Oleg's answer works fine for me as long as I have no Group headers.
When I add group header row with 'setGroupHeaders'
the results of a 'GridUnload' followed by a $('#mygrid').jqGrid({...}) are not consistent.
It works fine in Chrome but not in IE11.
In IE11, each 'jqg-third-row-header' item ends up rendered on different rows (diagonally).
I am using free-jqGrid:query.jqgrid.src.js version 4.13.4 for debugging.
I traced the problem down to code, in this file, that begins with line 9936:
if (o.useColSpanStyle) {
// Increase the height of resizing span of visible headers
$htable.find("span.ui-jqgrid-resize").each(function () {
var $parent = $(this).parent();
if ($parent.is(":visible")) {
this.style.cssText = "height:" + $parent.height() + "px !important; cursor:col-resize;";
//this.style.cssText = "height:" + $parent.css('line-height'); + "px !important;cursor:col-resize;";
}
});
// Set position of the sortable div (the main lable)
// with the column header text to the middle of the cell.
// One should not do this for hidden headers.
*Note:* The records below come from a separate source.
This is an optimization exercise on Yosys and OpenROAD, whose aim is small area, a short achievable clock period and few clock cycles per item, not a production implementation. No functional check of the RTL was part of any run shown here. No activity file was given, so power comes from the tool's default toggle rates.

==> flow/design.v <==
module cordicp (
  input             clk,
  input             ld,      
  input      [31:0] x,
  input             ph1,     
  input             run,     
  input      [32:0] r0,
  input      [63:0] y0,
  input      [3:0]  cnt,     
  output reg [32:0] r,
  output reg [63:0] y
);
  reg [31:0] p;
  always @(*) begin
    case (cnt)
      4'd0: p = 32'h67CC8FB2;
      4'd1: p = 32'h391FEF8F;
      4'd2: p = 32'h1E27076E;
      4'd3: p = 32'hF851860;
      4'd4: p = 32'h7E0A6C3;
      4'd5: p = 32'h3F81516;
      4'd6: p = 32'h1FE02A6;
      4'd7: p = 32'hFF8055;
      4'd8: p = 32'h7FE00A;
      4'd9: p = 32'h3FF801;
      4'd10: p = 32'h1FFE00;
      4'd11: p = 32'hFFF80;
      4'd12: p = 32'h7FFE0;
      4'd13: p = 32'h3FFF8;
      4'd14: p = 32'h1FFFE;
      4'd15: p = 32'hFFFF;
    endcase
  end
  wire [32:0] diff;
  wire        dco;
  padd #(.W(33)) sub (.a(r), .b({1'b1, ~p}), .ci(1'b1), .s(diff), .co(dco));
  wire        d  = ~diff[32];
  wire [63:0] sh = (y >> 1) >> cnt;
  wire [63:0] sum;
  wire        sco;
  padd #(.W(64)) add (.a(y), .b(sh), .ci(1'b0), .s(sum), .co(sco));
  always @(posedge clk) begin
    if (ld)            r <= {1'b0, x};
    else if (ph1)      r <= r0;
    else if (d)        r <= diff;
    if (ph1)           y <= y0;
    else if (d & run)  y <= sum;
  end
endmodule
module padd #(parameter integer W = 32) (
  input  [W-1:0] a,
  input  [W-1:0] b,
  input          ci,
  output [W-1:0] s,
  output         co
);
  localparam integer L = $clog2(W);
  wire [W-1:0] G [0:L];
  wire [W-1:0] P [0:L];
  wire [W-1:0] h = a ^ b;
  assign G[0] = (a & b) | {{(W-1){1'b0}}, h[0] & ci};
  assign P[0] = h;
  genvar l, i;
  generate
    for (l = 0; l < L; l = l + 1) begin : A
      for (i = 0; i < W; i = i + 1) begin : B
        if ((i >> l) & 1) begin : C
          localparam integer j = ((i >> l) << l) - 1;
          assign G[l+1][i] = G[l][i] | (P[l][i] & G[l][j]);
          assign P[l+1][i] = P[l][i] & P[l][j];
        end else begin : D
          assign G[l+1][i] = G[l][i];
          assign P[l+1][i] = P[l][i];
        end
      end
    end
  endgenerate
  wire [W:0] c = {G[L], ci};
  assign s  = h ^ c[W-1:0];
  assign co = c[W];
endmodule
module cordicn (
  input             clk,
  input             ph1,
  input             run,
  input      [32:0] r0,
  input      [32:0] y0,
  input      [3:0]  cnt,
  output reg [32:0] y
);
  reg [32:0] r;
  reg [31:0] p;
  always @(*) begin
    case (cnt)
      4'd0: p = 32'h49A58844;
      4'd1: p = 32'h222F1D04;
      4'd2: p = 32'h108598B5;
      4'd3: p = 32'h820AEC4;
      4'd4: p = 32'h4081596;
      4'd5: p = 32'h20202AE;
      4'd6: p = 32'h1008055;
      4'd7: p = 32'h80200A;
      4'd8: p = 32'h400801;
      4'd9: p = 32'h200200;
      4'd10: p = 32'h100080;
      4'd11: p = 32'h80020;
      4'd12: p = 32'h40008;
      4'd13: p = 32'h20002;
      4'd14: p = 32'h10000;
      4'd15: p = 32'h8000;
    endcase
  end
  wire [32:0] diff;
  wire        dco;
  padd #(.W(33)) sub (.a(r), .b({1'b1, ~p}), .ci(1'b1), .s(diff), .co(dco));
  wire        d  = ~diff[32];
  wire [32:0] sh = (y >> 2) >> cnt;
  wire [32:0] dif;
  wire        yco;
  padd #(.W(33)) sbt (.a(y), .b(~sh), .ci(1'b1), .s(dif), .co(yco));
  always @(posedge clk) begin
    if (ph1)           r <= r0;
    else if (d)        r <= diff;
    if (ph1)           y <= y0;
    else if (d & run)  y <= dif;
  end
endmodule
module top (
  input             clk,
  input             rst,
  input      [31:0] x,
  input             en,
  output     [31:0] epx,
  output     [31:0] sinhx,
  output     [31:0] coshx,
  output reg        valid
);
  reg        ph1, busy, fin;
  reg  [3:0] cnt;
  always @(posedge clk) begin
    if (rst) begin
      ph1   <= 1'b0;
      busy  <= 1'b0;
      fin   <= 1'b0;
      valid <= 1'b0;
      cnt   <= 4'd0;
    end else begin
      ph1   <= en;
      fin   <= busy & (cnt == 4'd15);
      valid <= fin;
      if (ph1) begin
        busy <= 1'b1;
        cnt  <= 4'd0;
      end else if (busy) begin
        cnt <= cnt + 4'd1;
        if (cnt == 4'd15) busy <= 1'b0;
      end
    end
  end
  wire [32:0] xr;
  wire [31:0] xv = xr[31:0];
  wire [32:0] t;            
  assign t[0] = 1'b1;
  assign t[1] = xv[20:0] >= 21'hB173;
  assign t[2] = xv[20:0] >= 21'h162E5;
  assign t[3] = xv[20:0] >= 21'h21457;
  assign t[4] = xv[20:0] >= 21'h2C5C9;
  assign t[5] = xv[20:0] >= 21'h3773B;
  assign t[6] = xv[20:0] >= 21'h428AD;
  assign t[7] = xv[20:0] >= 21'h4DA1F;
  assign t[8] = xv[20:0] >= 21'h58B91;
  assign t[9] = xv[20:0] >= 21'h63D03;
  assign t[10] = xv[20:0] >= 21'h6EE75;
  assign t[11] = xv[20:0] >= 21'h79FE8;
  assign t[12] = xv[20:0] >= 21'h8515A;
  assign t[13] = xv[20:0] >= 21'h902CC;
  assign t[14] = xv[20:0] >= 21'h9B43E;
  assign t[15] = xv[20:0] >= 21'hA65B0;
  assign t[16] = xv[20:0] >= 21'hB1722;
  assign t[17] = xv[20:0] >= 21'hBC894;
  assign t[18] = xv[20:0] >= 21'hC7A06;
  assign t[19] = xv[20:0] >= 21'hD2B78;
  assign t[20] = xv[20:0] >= 21'hDDCEA;
  assign t[21] = xv[20:0] >= 21'hE8E5C;
  assign t[22] = xv[20:0] >= 21'hF3FCF;
  assign t[23] = xv[20:0] >= 21'hFF141;
  assign t[24] = xv[20:0] >= 21'h10A2B3;
  assign t[25] = xv[20:0] >= 21'h115425;
  assign t[26] = xv[20:0] >= 21'h120597;
  assign t[27] = xv[20:0] >= 21'h12B709;
  assign t[28] = xv[20:0] >= 21'h13687B;
  assign t[29] = xv[20:0] >= 21'h1419ED;
  assign t[30] = xv[20:0] >= 21'h14CB5F;
  assign t[31] = xv[20:0] >= 21'h157CD1;
  assign t[32] = xv[20:0] >= 21'h162E43;
  wire        z = (|xv[31:21]) | t[32];
  wire [31:0] hs;           
  genvar g;
  generate
    for (g = 0; g < 32; g = g + 1) begin : H
      assign hs[g] = t[g] & ~t[g+1] & ~z;
    end
  endgenerate
  reg [32:0] cs;            
  always @(*) begin
    cs = 33'd0;
    if (hs[0]) cs = cs | 33'h1;
    if (hs[1]) cs = cs | 33'hB17217F8;
    if (hs[2]) cs = cs | 33'h162E42FF0;
    if (hs[3]) cs = cs | 33'h145647E8;
    if (hs[4]) cs = cs | 33'hC5C85FE0;
    if (hs[5]) cs = cs | 33'h1773A77D8;
    if (hs[6]) cs = cs | 33'h28AC8FCF;
    if (hs[7]) cs = cs | 33'hDA1EA7C7;
    if (hs[8]) cs = cs | 33'h18B90BFBF;
    if (hs[9]) cs = cs | 33'h3D02D7B7;
    if (hs[10]) cs = cs | 33'hEE74EFAF;
    if (hs[11]) cs = cs | 33'h19FE707A7;
    if (hs[12]) cs = cs | 33'h51591F9E;
    if (hs[13]) cs = cs | 33'h102CB3796;
    if (hs[14]) cs = cs | 33'h1B43D4F8E;
    if (hs[15]) cs = cs | 33'h65AF6786;
    if (hs[16]) cs = cs | 33'h117217F7E;
    if (hs[17]) cs = cs | 33'h1C8939775;
    if (hs[18]) cs = cs | 33'h7A05AF6D;
    if (hs[19]) cs = cs | 33'h12B77C765;
    if (hs[20]) cs = cs | 33'h1DCE9DF5D;
    if (hs[21]) cs = cs | 33'h8E5BF755;
    if (hs[22]) cs = cs | 33'h13FCE0F4C;
    if (hs[23]) cs = cs | 33'h1F1402744;
    if (hs[24]) cs = cs | 33'hA2B23F3C;
    if (hs[25]) cs = cs | 33'h154245734;
    if (hs[26]) cs = cs | 33'h5966F2C;
    if (hs[27]) cs = cs | 33'hB7088724;
    if (hs[28]) cs = cs | 33'h1687A9F1B;
    if (hs[29]) cs = cs | 33'h19ECB713;
    if (hs[30]) cs = cs | 33'hCB5ECF0B;
    if (hs[31]) cs = cs | 33'h17CD0E703;
  end
  wire [32:0] r0;
  wire        r0co;
  padd #(.W(33)) sub0 (.a({xv[16:0], 16'h0}), .b(~cs), .ci(1'b1), .s(r0), .co(r0co));
  wire [63:0] yp0 = {hs, 32'h0};
  wire [32:0] yn0;
  generate
    for (g = 0; g < 32; g = g + 1) begin : YN
      assign yn0[32-g] = hs[g];
    end
  endgenerate
  assign yn0[0] = 1'b0;
  wire [63:0] yp;
  wire [32:0] yn;
  cordicp epos (
    .clk (clk), .ld (en), .x (x), .ph1 (ph1), .run (busy), .r0 (r0), .y0 (yp0),
    .cnt (cnt), .r (xr), .y (yp)
  );
  cordicn eneg (
    .clk (clk), .ph1 (ph1), .run (busy), .r0 (r0), .y0 (yn0), .cnt (cnt), .y (yn)
  );
  wire [31:0] ep  = yp[47:16];
  wire [16:0] en_ = yn[32:16];
  wire [31:0] dif, sum;
  wire        dco, sco;
  padd #(.W(32)) osub (.a(ep), .b(~{15'h0, en_}), .ci(1'b1), .s(dif), .co(dco));
  padd #(.W(32)) oadd (.a(ep), .b({15'h0, en_}), .ci(1'b0), .s(sum), .co(sco));
  assign epx = ep;
  reg  [30:0] sh_r, ch_r;
  always @(posedge clk) begin
    sh_r <= dif[31:1];
    ch_r <= sum[31:1];
  end
  assign sinhx = {1'b0, sh_r};
  assign coshx = {1'b0, ch_r};
endmodule
==> flow/run.sh <==
#!/bin/bash
# synth_recipe.tcl (not shown) runs the flow's synth.tcl, then flattens the netlist and writes it again
# the make line also repeats each setting of config.mk as NAME=value (left out here)
make -C /OpenROAD-flow-scripts/flow DESIGN_CONFIG=/design/flow/config.mk WORK_HOME=/design/flow/orfs CLKGATE_MAP_FILE= SYNTH_SCRIPT=/design/flow/synth_recipe.tcl finish
==> flow/config.mk <==
export PLATFORM = sky130hd
export DESIGN_NAME = top
export DESIGN_NICKNAME = top
export VERILOG_FILES = /design/flow/design.v
export SDC_FILE = /design/flow/constraint.sdc
export NUM_CORES = 4
export LEC_CHECK = 0
export ABC_AREA = 1
export CAP_MARGIN = 20
export CORE_MARGIN = 2
export CORE_UTILIZATION = 40
export PLACE_DENSITY = 0.6
export SETUP_SLACK_MARGIN = 4.5
export SLEW_MARGIN = 20
==> flow/constraint.sdc <==
create_clock -name core_clock -period 8.0 [get_ports {clk}]
set_input_delay 1.6000 -clock core_clock [delete_from_list [all_inputs] [get_ports {clk}]]
set_output_delay 1.6000 -clock core_clock [all_outputs]
set_load 0.01 [all_outputs]
==> results.sh, run 1 <==
export IMPL_syn_area_mm2=0.0280
export IMPL_grt_first_pass_wirelength_um=172000
export IMPL_final_layout_size_suffix_gt1_share_pct=27.1
export IMPL_cts_tree="built"
export IMPL_cts_root_buf="clkbuf_16"
export IMPL_syn2layout_area_growth_pct=39.9
export IMPL_wl_per_cell_um=21.7
export IMPL_clk_pin_slew_ns=0.06
export IMPL_fmax_mhz=211
export IMPL_clock_sinks=293
export IMPL_synth_edf_count=129
export IMPL_port_buffers=129
export IMPL_fill_cells=6440
export IMPL_worst_setup_path_type="reg -> reg"
export IMPL_period_needed_ns=4.74
export IMPL_reg2regPathDepth=27
export IMPL_period_share_pct=59.3
export IMPL_cts_max_path_buffers=3
export IMPL_yosysSeqAreaShare_pct=25.6
export IMPL_multi_input_comb_area_mm2=0.0216
export IMPL_via_count=31291
export IMPL_crit_path_end_kind="register"
export IMPL_worstPathRequired_ns=8.44
export IMPL_setup_viol=0
export IMPL_power_frac_comb_pct=61.8
export IMPL_tns_ns=0
export IMPL_maxCapViolCount=0
export IMPL_p_seq_share_pct=21.8
export IMPL_cp_arrival_ns=5.18
export IMPL_final_common_cell="nand2_1"
export IMPL_postRouteAntennaNets=0
export IMPL_ctsHtreeMaxLevel=2
export IMPL_p_leak_nw=18.6
export IMPL_wl_um=121000
export IMPL_synth_top_family_by_area="simple AND/OR/NAND/NOR gates"
export IMPL_hold_violations=0
export IMPL_internal_power_mw=5.78
export IMPL_clkPwrFrac_pct=16.4
export IMPL_worst_slew_pin_slew_ns=1.18
export IMPL_slew_headroom_pct=20.9
export IMPL_rsz0062_at_grt="yes"
export IMPL_run_status="finished clean"
export IMPL_hold_class="reg -> reg"
export IMPL_synth_seq_cells=293
export IMPL_r2r_start="epos.r[18]"
export IMPL_muxShareOfSynthArea_pct=1.97
export IMPL_synth_fa_ha_area_share_pct=11.9
export IMPL_dp_hpwl_um=82600
export IMPL_power_density_mw_per_mm2=273
export IMPL_cts_hold_buf=0
export IMPL_rows=96
export IMPL_p_switching_mw=4.91
export IMPL_track_usage_pct=31.2
export IMPL_final_cell_mix="944 x nand2_1, 456 x inv_1, 321 x nor2_1"
export IMPL_path_max_fanout=4
export IMPL_ys_warn_count=6
export IMPL_dr_pass1_iters=6
export IMPL_async_flop_share_pct=0
export IMPL_synthXorXnorAreaFrac_pct=3.10
export IMPL_nNetsFinal=4915
export IMPL_holdPathStages=2
export IMPL_grt_ovfl_total=0
export IMPL_seq_area_mm2=0.00718
export IMPL_io_pins=132
export IMPL_final_cells=5592
export IMPL_gp_congestion=1.02
export IMPL_synth_compound_area_share_pct=14.5
export IMPL_die_h_um=269
export IMPL_synth_simple_gate_area_share_pct=32.3
export IMPL_core_mm2=0.0689
export IMPL_initial_core_util_pct=40.6
export IMPL_ir_drop_mv=0.236
export IMPL_start_kind="register"
export IMPL_grt_start_max_net_pins=88
export IMPL_via_per_inst=5.60
export IMPL_crit_start="epos.r[18]"
export IMPL_drc_errors=0
export IMPL_drt_iter0_markers=2997
export IMPL_fp_dieArea_mm2=0.0721
export IMPL_insertedDiodeCount=0
export IMPL_antenna_found_initial=2
export IMPL_postSynthAreaPerCell_um2=6.65
export IMPL_clk_latency_ns=0.58
export IMPL_dp_cells=5117
export IMPL_fp_dieW_um=269
export IMPL_numCtsBuffers=37
export IMPL_switching_share_pct=45.9
export IMPL_fin_skew_ns=0.0279
export IMPL_synth_distinct_cells=66
export IMPL_maxSlewViolCount=0
export IMPL_synth_flop_cell="dfxtp_1"
export IMPL_synthCells=4210
export IMPL_grt_pass1_vias=28956
export IMPL_min_delay_start="epos.y[0]"
sequential cells by signal, summed over array words and instances, names as in the netlist:
| register | cells |
|---|---|
| epos.r | 33 |
| ch_r | 31 |
| sh_r | 31 |
| eneg.y | 33 |
| fin | 1 |
| eneg.p | 30 |
| valid | 1 |
| epos.p | 30 |
| busy | 1 |
| epos.y | 64 |
| cnt | 4 |
| ph1 | 1 |
| eneg.r | 33 |
path summary, 6_finish.rpt:
check,end,slack (ns)
worst min-delay path,epos.y[0],0.46
worst max-delay path,epos.r[31],3.26
worst min register to register,epos.y[0],0.46
worst max register to register,epos.r[31],3.26
metal layers:
metal / global-route usage [%] / routed length, um
met1: 38.5 / 47400
met2: 52.0 / 56400
met3: 4.52 / 8650
met4: 17.6 / 8920
met5: 0 / 10
power groups by stage:
| stage | clock, mW | sequential (mW) | combinational (mW) |
|---|---|---|---|
| global placement | 0 | 2.48 | 4.41 |
| CTS | 1.78 | 2.32 | 5.64 |
| finish | 1.76 | 2.33 | 6.60 |
| global route | 1.84 | 2.37 | 7.14 |
| floorplan | 0 | 2.33 | 3.17 |
| detailed placement | 0 | 2.48 | 4.40 |
what timing repair did:
item                       in CTS  in global routing
setup buffers                 241                137
resized for setup             660                446
cloned                         14                 16
setup endpoints to repair     366                306
pin swaps                     193                192
logic make-up after synthesis:
| group | count (synthesis) |
|---|---|
| AO/OA/AOI/OAI | 737 |
| XOR/XNOR | 99 |
| adder cells (fa/ha/maj) | 247 |
| buffers and inverters | 720 |
| flip-flops | 293 |
| multiplexers | 55 |
| other | 1 |
| AND/OR/NAND/NOR | 2058 |
layout make-up:
class / instances / share of cell area [%]
Clock inverter: 14 / 0.275
Multi-Input combinational cell: 3206 / 55.0
Sequential cell: 293 / 18.3
Inverter: 538 / 5.52
Clock buffer: 53 / 2.94
Tap cell: 931 / 2.97
Timing Repair Buffer: 557 / 14.9
synth_stat cells (11+ instances only):
master | count | area share (%)
nand3_2 | 23 | 0.82
nor2_1 | 401 | 5.4
a21o_1 | 11 | 0.30
a31oi_1 | 29 | 0.65
buf_4 | 46 | 1.2
xor2_1 | 61 | 1.9
o22ai_1 | 21 | 0.47
nand4_2 | 11 | 0.49
mux2i_1 | 55 | 2.0
a21oi_1 | 207 | 3.7
o21ai_0 | 366 | 6.5
inv_1 | 508 | 6.8
nand2_2 | 19 | 0.42
o21bai_1 | 22 | 0.59
nand3_1 | 302 | 5.4
ha_1 | 215 | 9.6
or2_2 | 11 | 0.25
nand4_1 | 61 | 1.4
nor4_1 | 18 | 0.40
inv_2 | 22 | 0.30
nor3_1 | 52 | 0.93
o21a_1 | 19 | 0.51
xnor2_1 | 38 | 1.2
clkbuf_1 | 89 | 1.2
nor2_2 | 22 | 0.49
buf_2 | 11 | 0.20
buf_1 | 27 | 0.36
fa_1 | 32 | 2.3
o31ai_1 | 13 | 0.35
nand2_1 | 1084 | 15
edfxtp_1 | 129 | 14
dfxtp_1 | 164 | 12
through the flow:
stage / setup WS (ns) / power [mW] / hold WS [ns] / area, um^2 / util, %
2_1_floorplan: 3.91 / 5.51 / 0.388 / 28500 / -
6_report: 3.26 / 10.7 / 0.457 / 39200 / 56.8
3_3_place_gp: 2.25 / 6.90 / 0.442 / 30100 / 43.6
5_1_grt: 3.14 / 11.3 / 0.471 / 39200 / 56.8
3_5_place_dp: 2.29 / 6.88 / 0.446 / 30100 / 43.6
4_1_cts: 3.46 / 9.74 / 0.458 / 36000 / 52.3
worst max-delay path, stage by stage (launching register included):
cell      delay [ns]
edfxtp_1        0.54
buf_6           0.20
nor2_4          0.17
nand2_2         0.13
nor2_4          0.14
a21boi_1        0.17
and2_4          0.21
nor2_2          0.06
nand2_4         0.08
nand3_4         0.10
nor4_4          0.35
nand2_1         0.13
nor4b_2         0.25
ha_1            0.31
a21o_1          0.20
a21oi_2         0.15
inv_2           0.07
a21oi_2         0.13
inv_2           0.05
a21oi_2         0.15
inv_2           0.08
a21oi_4         0.14
inv_2           0.08
a211oi_4        0.31
nand2_1         0.08
nand2_1         0.08
nand3_2         0.09
a21oi_2         0.16
==> inputs of run 2 (changes only) <==
--- a/flow/config.mk
+++ b/flow/config.mk
@@ -11,4 +11,3 @@
 export CORE_UTILIZATION = 40
 export PLACE_DENSITY = 0.6
-export SETUP_SLACK_MARGIN = 4.5
 export SLEW_MARGIN = 20
==> run 2 against run 1 <==
Net effect: still clean; power decreased by 19%; global-route usage decreased by 3.4 points; first-iteration DRC count fell by 12%; register-to-register slack lost 1.3 ns; largest power group unchanged.
==> results.sh, run 2 <==
export IMPL_synth_area_leaders="nand2_1 15%, edfxtp_1 14%, dfxtp_1 12%, ha_1 9.6%, inv_1 6.8%"
export IMPL_yosysTopAreaCellShare_pct=14.5
export IMPL_post_cts_resized=0
export IMPL_clock_sinks=293
export IMPL_final_common_cell="nand2_1"
export IMPL_highest_layer="met4"
export IMPL_synth_edf_count=129
export IMPL_r2r_start="epos.r[20]"
export IMPL_via_count=28284
export IMPL_worst_slew_pin_slew_ns=1.02
export IMPL_grt_pass1_vias=26463
export IMPL_postCtsSetupRepairBufs=0
export IMPL_maxSlewViolCount=0
export IMPL_grt_ovfl_total=0
export IMPL_synth_seq_cells=293
export IMPL_largest_register_ffs=64
export IMPL_gp_congestion=1.03
export IMPL_final_cell_mix="1082 x nand2_1, 504 x inv_1, 399 x nor2_1"
export IMPL_syn_area_mm2=0.0280
export IMPL_min_delay_start="epos.y[0]"
export IMPL_fin_skew_ns=0.0304
export IMPL_via_per_inst=5.46
export IMPL_power_density_mw_per_mm2=278
export IMPL_die_h_um=269
export IMPL_cts_max_path_buffers=3
export IMPL_nNetsFinal=4507
export IMPL_synthCells=4210
export IMPL_clk_pin_slew_ns=0.06
export IMPL_wl_met1_um=42800
export IMPL_syn2layout_area_growth_pct=10.7
export IMPL_crit_path_end_kind="register"
export IMPL_path_max_fanout=40
export IMPL_total_power_mw=8.62
export IMPL_ir_drop_mv=0.176
export IMPL_cts_hold_buf=0
export IMPL_regMostFlops="epos.y"
export IMPL_p_leak_nw=15.1
export IMPL_synth_top_area_cell="nand2_1"
export IMPL_yosysMostFrequentCell="nand2_1"
export IMPL_ys_warn_count=6
export IMPL_core_mm2=0.0689
export IMPL_cts_root_buf="clkbuf_16"
export IMPL_maxCapViolCount=0
export IMPL_dp_hpwl_um=79900
export IMPL_ctsHtreeMaxLevel=2
export IMPL_postRouteAntennaNets=0
export IMPL_hold_end="epos.y[0]"
export IMPL_ff2ff_setup_slack_ns=2.00
export IMPL_worstPathRequired_ns=8.32
export IMPL_grt_start_max_net_pins=81
export IMPL_port_buffers=129
export IMPL_postSynthAreaPerCell_um2=6.65
export IMPL_final_cells=5184
export IMPL_io_pins=132
export IMPL_synth_distinct_cells=66
export IMPL_wl_um=102000
export IMPL_clk_latency_ns=0.57
export IMPL_cts_tree="built"
export IMPL_start_kind="register"
export IMPL_worst_setup_path_type="reg -> reg"
export IMPL_wl_per_cell_um=19.6
export IMPL_run_status="finished clean"
export IMPL_numCtsBuffers=37
export IMPL_fp_dieW_um=269
export IMPL_async_flop_share_pct=0
export IMPL_hold_class="reg -> reg"
export IMPL_fill_cells=7318
export IMPL_cp_arrival_ns=6.32
export IMPL_track_usage_pct=27.8
export IMPL_wl_met2_um=47600
export IMPL_initial_core_util_pct=40.6
export IMPL_synth_flop_cell="dfxtp_1"
export IMPL_setup_viol=0
export IMPL_antenna_found_initial=1
export IMPL_holdPathStages=2
export IMPL_period_share_pct=75.0
export IMPL_slew_headroom_pct=31.7
export IMPL_period_needed_ns=6.00
export IMPL_drc_errors=0
export IMPL_rows=96
export IMPL_fp_dieArea_mm2=0.0721
export IMPL_fmax_mhz=167
export IMPL_r2r_end="epos.r[26]"
export IMPL_rsz0062_at_grt="no"
export IMPL_yosysSeqAreaShare_pct=25.6
export IMPL_drt_iter0_markers=2628
export IMPL_tns_ns=0
export IMPL_dr_pass1_iters=7
export IMPL_dp_cells=5117
export IMPL_hold_violations=0
export IMPL_reg2regPathDepth=27
export IMPL_synthTopCellsByCount="1084 x nand2_1, 508 x inv_1, 401 x nor2_1"
export IMPL_final_layout_size_suffix_gt1_share_pct=5.78
export IMPL_grt_first_pass_wirelength_um=155000
export IMPL_insertedDiodeCount=0
export IMPL_route_met3_wl_um=6670
-- run 2: metal layers --
layer / GRT usage (%) / up-vias
met1: 35.5 / 13032
met2: 47.0 / 1135
li1: - / 13895
met4: 11.2 / 0
met5: 0 / -
met3: 4.03 / 222
-- run 2: layout make-up --
cell class / instances / area, um^2 / area share, %
Multi-Input combinational cell: 3198 / 17900 / 57.7
Sequential cell: 293 / 7170 / 23.1
Inverter: 538 / 2020 / 6.53
Timing Repair Buffer: 157 / 1500 / 4.85
Tap cell: 931 / 1160 / 3.76
Clock buffer: 51 / 1090 / 3.51
Clock inverter: 16 / 154 / 0.497
-- run 2: kinds of logic after synthesis --
kind of cell | count (synthesis) | synth area share, %
flops | 293 | 25.6
xor+xnor | 99 | 3.10
buf+inv | 720 | 10.6
mux | 55 | 1.97
simple gates | 2058 | 32.3
fa+ha+maj | 247 | 11.9
other cells | 1 | 0.0134
compound gates | 737 | 14.5
-- run 2: worst max-delay path, cell delays in order, from the launching register on --
cell      delay, ns
edfxtp_1       0.69
inv_4          0.26
nor2_4         0.09
nand3_1        0.14
inv_1          0.04
nor2_1         0.14
nand2_1        0.11
nor2_4         0.74
nand3_1        0.49
nand2_1        0.25
nor2_1         0.08
nand2_1        0.07
nor2_1         0.07
ha_1           0.33
a21oi_1        0.22
nor2_1         0.07
nor2_1         0.20
nor2_1         0.07
nor2_1         0.24
o21ai_0        0.16
a21oi_1        0.38
inv_1          0.21
a31oi_1        0.24
nand3_1        0.11
nand3_1        0.15
nand2_1        0.07
nand2_1        0.06
nand2_1        0.05
-- run 2: power by group --
| group | total [mW] | switching [mW] | internal, mW | leakage [nW] |
|---|---|---|---|---|
| clock network | 1.75 | 0.728 | 1.02 | 0.621 |
| logic | 4.41 | 2.84 | 1.57 | 11.8 |
| registers | 2.46 | 0.394 | 2.06 | 2.66 |
| total | 8.62 | 3.97 | 4.65 | 15.1 |
-- run 2: worst max path at each step --
stage,slack (ns),endpoint,cells past startpoint,startpoint
floorplan,3.18,epos.y[32],28,cnt[0]
global placement,2.21,epos.r[26],22,epos.r[9]
detailed placement,2.24,epos.y[33],27,cnt[0]
CTS,2.18,epos.r[26],27,epos.r[20]
global route,1.61,epos.r[26],28,epos.r[16]
finish,2.00,epos.r[26],27,epos.r[20]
$htable.find(".ui-th-column>div").each(function () {
var $ts = $(this), $parent = $ts.parent();
if ($parent.is(":visible") && $parent.is(":has(span.ui-jqgrid-resize)") && !($ts.hasClass("ui-jqgrid-rotate") || $ts.hasClass("ui-jqgrid-rotateOldIE"))) {
// !!! it seems be wrong now
$ts.css("top", ($parent.height() - $ts.outerHeight(true)) / 2 + "px");
// $ts.css("top", ($parent.css('line-height') - $ts.css('line-height')) / 2 + "px");
}
});
}
$(ts).triggerHandler("jqGridAfterSetGroupHeaders");
});
This code sets the height and top css values related to each 'jqg-third-row-header' item. This leads to a tall and diagonal layout of the 'jqg-third-row-header'
Potential Bug:.
The $parent.height() and $ts.height() methods, above, return the former jqGrid table height in IE11. In Chrome they return the 'th' computed height(top = 0).
I added and tested the 2 commented lines that use line-height.
IE11 works fine when line-height is used.
I do not completely understand the JqGrid resize logic, so this may not be a fix.
Alternate Solution:
If you specify.
colModel:
{
label: 'D',
name: 'W',
width: 6,
align: 'center',
resizable:false //required for IE11 multiple calls to this init()
},
When resizable is false the code above is not encountered and the height and top are not set.
Oleg's jqGrid is a very nice control. Perhaps he can test his demo grid with a groupheader on IE11.